Monday, December 3, 2012

Industrial Titration



I couldn’t find any good industries that use titration. i only find the wine industry and juice industry but none of their pages said anything helpful. For the wine company they use titration to take away a little bit of concentration of SO2 (sulfur dioxide is an important additive to wine to prevent spoilage and also serves to regulate its acidity) they take acids away because they can have more than.

Wine Style
Recommended Acidity Range
Dry White Wine
0.65 % - 0.75 %
Sweet White Wine
0.70 % - 0.85 %
Dry Red Wine
0.60 % - 0.70 %
Sweet Red Wine
0.65 % - 0.80 %
Sherry Grape Wines
0.50 % - 0.60 %
Non-grape White Wines
0.55 % - 0.65 %
Non-grape Red Wines
0.50 % - 0.60 %


Wines have a lot of different kind of acids and they have to take some away to make a perfect one.
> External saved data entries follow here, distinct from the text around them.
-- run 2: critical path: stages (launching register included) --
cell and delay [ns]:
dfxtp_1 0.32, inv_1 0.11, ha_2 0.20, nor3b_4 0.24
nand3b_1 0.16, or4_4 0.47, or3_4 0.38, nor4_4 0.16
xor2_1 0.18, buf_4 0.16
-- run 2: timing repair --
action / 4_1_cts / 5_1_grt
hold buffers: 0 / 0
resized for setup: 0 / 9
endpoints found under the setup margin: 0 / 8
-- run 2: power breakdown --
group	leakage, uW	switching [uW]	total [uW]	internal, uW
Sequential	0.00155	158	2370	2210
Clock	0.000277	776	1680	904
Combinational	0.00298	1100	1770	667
`config.mk`:
```
export PLATFORM = sky130hd
export DESIGN_NAME = multi_channel_debounce_change_detect
export DESIGN_NICKNAME = d
export VERILOG_FILES = /design/src/rtl/core/mcdc_pkg.sv /design/src/rtl/core/multi_channel_debounce_change_detect.sv /design/src/rtl/core/mcdc_state.sv /design/src/rtl/core/mcdc_update.sv
export SDC_FILE = /design/constraint.sdc
export NUM_CORES = 2
export LEC_CHECK = 0
export BUFFER_PORTS_ARGS = -buffer_cell sky130_fd_sc_hd__buf_4
export CORE_MARGIN = 1
export CORE_UTILIZATION = 36
export DETAILED_ROUTE_END_ITERATION = 10
export SKIP_LAST_GASP = 1
export SYNTH_ARGS = -nofsm -noshare
export SYNTH_HDL_FRONTEND = slang
export SYNTH_SLANG_ARGS = --single-unit
```
`constraint.sdc`:
```
create_clock -name clk -period 16.4 [get_ports clk]
set_input_delay 0 -clock clk [delete_from_list [all_inputs] [get_ports clk]]
set_output_delay 0 -clock clk [all_outputs]
set_load 0.02 [all_outputs]
```
`src/rtl/core/mcdc_pkg.sv`:
```
// ---------------------------------------------------------------------------
// mcdc_pkg
// Shared constants, codes and transaction types of the debouncer.
// ---------------------------------------------------------------------------
package mcdc_pkg;

    localparam int NUM_SLOTS = 32;
    localparam int SLOT_W    = 5;
    localparam int VALUE_W   = 32;
    localparam int TIME_W    = 32;
    localparam int COUNT_W   = 8;
    localparam int ADDR_W    = 3;
    localparam int DATA_W    = 32;

    localparam logic [SLOT_W:0]    SLOT_LIMIT   = (SLOT_W + 1)'(NUM_SLOTS);
    localparam logic [COUNT_W-1:0] COUNT_MAX    = 8'd255;
    localparam logic [COUNT_W-1:0] DEBOUNCE_MIN = 8'd2;

    // request codes
    localparam logic [1:0] REQ_SAMPLE  = 2'd0;
    localparam logic [1:0] REQ_PRELOAD = 2'd1;
    localparam logic [1:0] REQ_FORCE   = 2'd2;

    // register word indexes
    localparam logic [0:0] REG_DEBOUNCE_THRESHOLD = 1'b0;

    typedef struct packed {
        logic [1:0]                req_type;
        logic [SLOT_W-1:0]         slot;
        logic signed [VALUE_W-1:0] sample_value;
        logic                      transition_allowed;
        logic [TIME_W-1:0]         timestamp;
    } req_item_t;

    typedef struct packed {
        logic [SLOT_W-1:0]         event_slot;
        logic signed [VALUE_W-1:0] prev_value;
        logic signed [VALUE_W-1:0] curr_value;
        logic [TIME_W-1:0]         event_time;
    } evt_item_t;

    typedef struct packed {
        logic [VALUE_W-1:0] confirmed;
        logic [VALUE_W-1:0] candidate;
        logic [COUNT_W-1:0] count;
    } slot_state_t;

    typedef struct packed {
        logic              en;
        logic [SLOT_W-1:0] slot;
        slot_state_t       data;
    } state_wr_t;

    typedef struct packed {
        logic wr_en;
        logic ev;
    } upd_ctrl_t;

endpackage

```
`src/rtl/core/multi_channel_debounce_change_detect.sv`:
```
// ---------------------------------------------------------------------------
// multi_channel_debounce_change_detect
// Top level: request register, slot state file, update logic, event register
// and the APB register port.
// ---------------------------------------------------------------------------
// Debounces up to 32 channel slots and reports confirmed value changes. One
// request transaction is accepted per clock cycle, back to back, while
// req_stall is low. An accepted request is held in the request register; one
// read-modify-write of the addressed slot then loads any event it makes into
// the event register. Rate is set by that single read-modify-write of the
// slot state file (combinational read, registered write), which reads and
// writes one slot per cycle while requests advance, so consecutive requests
// to the same slot see each other's updates without extra delay.
// A request that makes an event waits in the request register only while a
// stalled event still sits in the event register. Sample requests with
// transition_allowed low are dropped. With debounce_threshold at 2 or more a
// value must be sampled that many times in a row before it is confirmed; the
// match count saturates at 255. Preload sets a slot's value silently; force
// emits the current value with old and new equal. Slot state resets to zero
// through per-slot valid bits, so there is no clearing pass after reset.
// Write debounce_threshold (byte address 0) only while the block is idle.
// ---------------------------------------------------------------------------
module multi_channel_debounce_change_detect
    import mcdc_pkg::*;
(
    input  logic              clk,
    input  logic              rst_n,

    // request channel
    input  logic              req_valid,
    output logic              req_stall,
    input  req_item_t         req_data,

    // event channel
    output logic              evt_valid,
    input  logic              evt_stall,
    output evt_item_t         evt_data,

    // register port
    input  logic              psel,
    input  logic              penable,
    input  logic              pwrite,
    input  logic [ADDR_W-1:0] paddr,
    input  logic [DATA_W-1:0] pwdata,
    output logic [DATA_W-1:0] prdata,
    output logic              pready
);

    logic               req_valid_reg;
    req_item_t          req_item_reg;
    logic               evt_valid_reg;
    evt_item_t          evt_item_reg;
    logic [COUNT_W-1:0] threshold_reg;

    slot_state_t        cur_state;
    slot_state_t        nxt_state;
    state_wr_t          state_wr;
    upd_ctrl_t          upd_ctrl;
    evt_item_t          upd_evt;

    logic               out_free;
    logic               fire;
    logic               cfg_wr;

    // ---- register port ----------------------------------------------------
    assign pready = 1'b1;
    assign cfg_wr = psel && penable && pwrite && pready;

    always_ff @(posedge clk or negedge rst_n)
    begin
        if (!rst_n)
        begin
            threshold_reg <= '0;
        end
        else if (cfg_wr && (paddr[2] == REG_DEBOUNCE_THRESHOLD))
        begin
            threshold_reg <= pwdata[COUNT_W-1:0];
        end
    end

    // Return the threshold at its word; read zero elsewhere
    assign prdata = (paddr[2] == REG_DEBOUNCE_THRESHOLD) ?
                    DATA_W'(threshold_reg) : '0;

    // ---- handshake control ------------------------------------------------
    // The event register is free when empty or being drained this cycle.
    // A held request advances unless it makes an event that cannot land.
    assign out_free  = !evt_valid_reg || !evt_stall;
    assign fire      = req_valid_reg && (!upd_ctrl.ev || out_free);
    assign req_stall = req_valid_reg && !fire;

    // ---- request register -------------------------------------------------
    always_ff @(posedge clk or negedge rst_n)
    begin
        if (!rst_n)
        begin
            req_valid_reg <= 1'b0;
        end
        else if (!req_stall)
        begin
            req_valid_reg <= req_valid;
        end
    end

    always_ff @(posedge clk)
    begin
        if (req_valid && !req_stall)
        begin
            req_item_reg <= req_data;
        end
    end

    // ---- slot state and update --------------------------------------------
    mcdc_state u_state (
        .clk     (clk),
        .rst_n   (rst_n),
        .rd_slot (req_item_reg.slot),
        .rd_data (cur_state),
        .wr      (state_wr)
    );

    mcdc_update u_update (
        .item      (req_item_reg),
        .cur       (cur_state),
        .threshold (threshold_reg),
        .ctrl      (upd_ctrl),
        .nxt       (nxt_state),
        .evt       (upd_evt)
    );

    // Commit the slot write only when the request actually advances
    assign state_wr.en   = fire && upd_ctrl.wr_en;
    assign state_wr.slot = req_item_reg.slot;
    assign state_wr.data = nxt_state;

    // ---- event register ---------------------------------------------------
    always_ff @(posedge clk or negedge rst_n)
    begin
        if (!rst_n)
        begin
            evt_valid_reg <= 1'b0;
        end
        else if (fire && upd_ctrl.ev)
        begin
            evt_valid_reg <= 1'b1;
        end
        else if (!evt_stall)
        begin
            evt_valid_reg <= 1'b0;
        end
    end

    always_ff @(posedge clk)
    begin
        if (fire && upd_ctrl.ev)
        begin
            evt_item_reg <= upd_evt;
        end
    end

    assign evt_valid = evt_valid_reg;
    assign evt_data  = evt_item_reg;

endmodule

```
`src/rtl/core/mcdc_state.sv`:
```
// ---------------------------------------------------------------------------
// mcdc_state
// Per-slot state file: confirmed value, candidate value and match count,
// with a valid bit per slot so that an unwritten slot reads as zero.
// ---------------------------------------------------------------------------
module mcdc_state
    import mcdc_pkg::*;
(
    input  logic              clk,
    input  logic              rst_n,
    input  logic [SLOT_W-1:0] rd_slot,
    output slot_state_t       rd_data,
    input  state_wr_t         wr
);

    slot_state_t            slot_state_reg [NUM_SLOTS];
    logic [NUM_SLOTS-1:0]   slot_valid_reg;

    always_ff @(posedge clk or negedge rst_n)
    begin
        if (!rst_n)
        begin
            slot_valid_reg <= '0;
        end
        else if (wr.en)
        begin
            slot_valid_reg[wr.slot] <= 1'b1;
        end
    end

    always_ff @(posedge clk)
    begin
        if (wr.en)
        begin
            slot_state_reg[wr.slot] <= wr.data;
        end
    end

    // untouched slots read as the reset value
    assign rd_data = slot_valid_reg[rd_slot] ? slot_state_reg[rd_slot] : '0;

endmodule

```
`src/rtl/core/mcdc_update.sv`:
```
// ---------------------------------------------------------------------------
// mcdc_update
// Next-state and event logic for one request against one slot's state.
// ---------------------------------------------------------------------------
module mcdc_update
    import mcdc_pkg::*;
(
    input  req_item_t          item,
    input  slot_state_t        cur,
    input  logic [COUNT_W-1:0] threshold,
    output upd_ctrl_t          ctrl,
    output slot_state_t        nxt,
    output evt_item_t          evt
);

    logic               slot_ok;
    logic               debounce_on;
    logic               same_cand;
    logic [COUNT_W-1:0] count_inc;
    logic [COUNT_W-1:0] count_new;
    logic               confirm;
    logic               changed;

    assign slot_ok     = (SLOT_W + 1)'(item.slot) < SLOT_LIMIT;
    assign debounce_on = threshold >= DEBOUNCE_MIN;
    assign same_cand   = item.sample_value == cur.candidate;
    assign count_inc   = (cur.count == COUNT_MAX) ? cur.count : cur.count + COUNT_W'(1);
    assign count_new   = same_cand ? count_inc : COUNT_W'(1);
    assign confirm     = !debounce_on || (count_new >= threshold);
    assign changed     = item.sample_value != cur.confirmed;

    always_comb
    begin
        ctrl            = '0;
        nxt             = cur;
        evt.event_slot  = item.slot;
        evt.prev_value  = cur.confirmed;
        evt.curr_value  = item.sample_value;
        evt.event_time  = item.timestamp;

        if (slot_ok)
        begin
            case (item.req_type)
                REQ_SAMPLE:
                begin
                    if (item.transition_allowed)
                    begin
                        if (debounce_on)
                        begin
                            ctrl.wr_en    = 1'b1;
                            nxt.candidate = item.sample_value;
                            nxt.count     = count_new;
                        end
                        if (confirm && changed)
                        begin
                            ctrl.wr_en    = 1'b1;
                            ctrl.ev       = 1'b1;
                            nxt.confirmed = item.sample_value;
                        end
                    end
                end
                REQ_PRELOAD:
                begin
                    ctrl.wr_en    = 1'b1;
                    nxt.confirmed = item.sample_value;
                    nxt.candidate = item.sample_value;
                    nxt.count     = '0;
                end
                REQ_FORCE:
                begin
                    ctrl.ev        = 1'b1;
                    evt.curr_value = cur.confirmed;
                end
                default:
                begin
                    ctrl = '0;
                end
            endcase
        end
    end

endmodule

```
==> key figures <==
Clocking
  • CTS tree: yes
  • Clk root buf: clkbuf_16
  • Clk_lat worst skew: ~0.92 ns
  • Num CTS Buffers: between 200 and 300
  • CTS Buffer Depth: 4
  • CTS Sinks: around 2500
  • Worst-path clk slew: 0.06 ns
  • H-tree Lvls: 5

Drt
  • WL/cell: around 30 um
  • Iteration-0 DRC Markers: between 6000 and 7000
  • Vias: between 50000 and 60000
  • Routed WL: ~290000 um
  • Post-DRT Antenna Nets: 0
  • DR pass1 iterations: 6
  • DRC: 0
  • Vias per Instance: 5.65

Run
  • Max-Cap Viols: 0

Placement
  • DP HPWL: approximately 150000 um
  • Placer Congestion: 0.834
  • # port buffers: 198
  • DP Worst Slack: about 5.3 ns

Cells and area
  • Max reg flops: 2304
  • Layout cells sized above 1: between 20% and 30%
  • Most common cell after layout, fill and taps aside: edfxtp_1
  • Layout net count: between 5000 and 6000
  • Layout Area Growth over Synthesis: 17.3%
  • Commonest cells after routing, fill and taps aside: edfxtp_1 (2477), mux4_2 (547), buf_4 (359)

Timing
  • Max frequency: roughly 90 MHz
  • RSZ-0062 raised after global routing: no
  • Final WS setup: 5.28 ns
  • TNS Setup: 0 ns
  • Least-Margin Pin Slew: 1.29 ns
  • Tcrit/Tclk final: 67.8%
  • Final clock skew: ~0.1 ns
  • Period minus WS final: around 11 ns
  • Final hold violation count: 0
  • Final setup viols: 0
  • Relative slew slack: 13.9%
  • Max Slew Vio Count: 0

Floorplanning
  • Initial Utilization: 36.3%
  • Die extent in x: approximately 530 um
  • Core footprint: 0.275 mm2
  • Die area: roughly 0.28 mm2
  • Die Y: between 500 and 600 um
  • # rows: about 190
  • I/O pin cnt: 250

Global routing
  • Total grt overflow: 0
  • First-pass GRT wire length: 399000 um
  • Total GRT Usage: between 20% and 30%
  • Pin count of the biggest net entering global routing: between 100 and 150
  • Vias in the first global route: about 52000
  • Initial antenna violation count: 9

Yosys
  • Synth Warn #: 0
  • Top cells by area, synth: edfxtp_1 (75%), mux4_2 (12%), mux2i_1 (2.6%), dfrtp_1 (1.1%), a22oi_1 (0.80%)
  • Yosys top cell by area: edfxtp_1
  • Synth async-reset ratio: between 1.5 and 2%
  • Yosys top cell area share: around 75%
  • Top_reg_cell synth: edfxtp_1
  • EDFF count, synth: ~2500
  • Mapped cell area: between 0.09 and 0.1 mm2
  • Mean Syn Cell Area: between 20 and 25 um2
  • Netlist cell types: 90
  • Synth Register Bits: 2524
  • Seq/Total Area, Yosys: 75.7%
  • Cell count after synthesis: about 4800

Setup path
  • Worst setup EP type: flip-flop
  • Critical path data required time: ~17 ns
  • Type of origin of the critical path: flip-flop
  • CP max FO: 30
  • Crit path DAT: roughly 12 ns
  • Crit path kind: flip-flop to flip-flop

Power
  • Leak pwr: approximately 38 nW
  • Max VDD drop: ~0.086 mV
  • PwrDens: around 130 mW/mm2

Hold path
  • Worst hold-check path type: input port to flip-flop

Outcome
  • Outcome: complete, no violations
Acidity provides the crisp, slightly tart taste of wine on your palate. Too little acid, and your wine tastes flabby and non-committal. Too much acid, and your taste buds scream for relief.

I couldn’t find any equations for wine if find this equation REDOX reaction: H2SO3 + I2 → H2SO4 + 2 HI but I don’t if it’s helpful. http://www.mbhes.com/so2_in_wine.htm


For juices I found that you need titration to take some of the vitamin C because is really concentrated.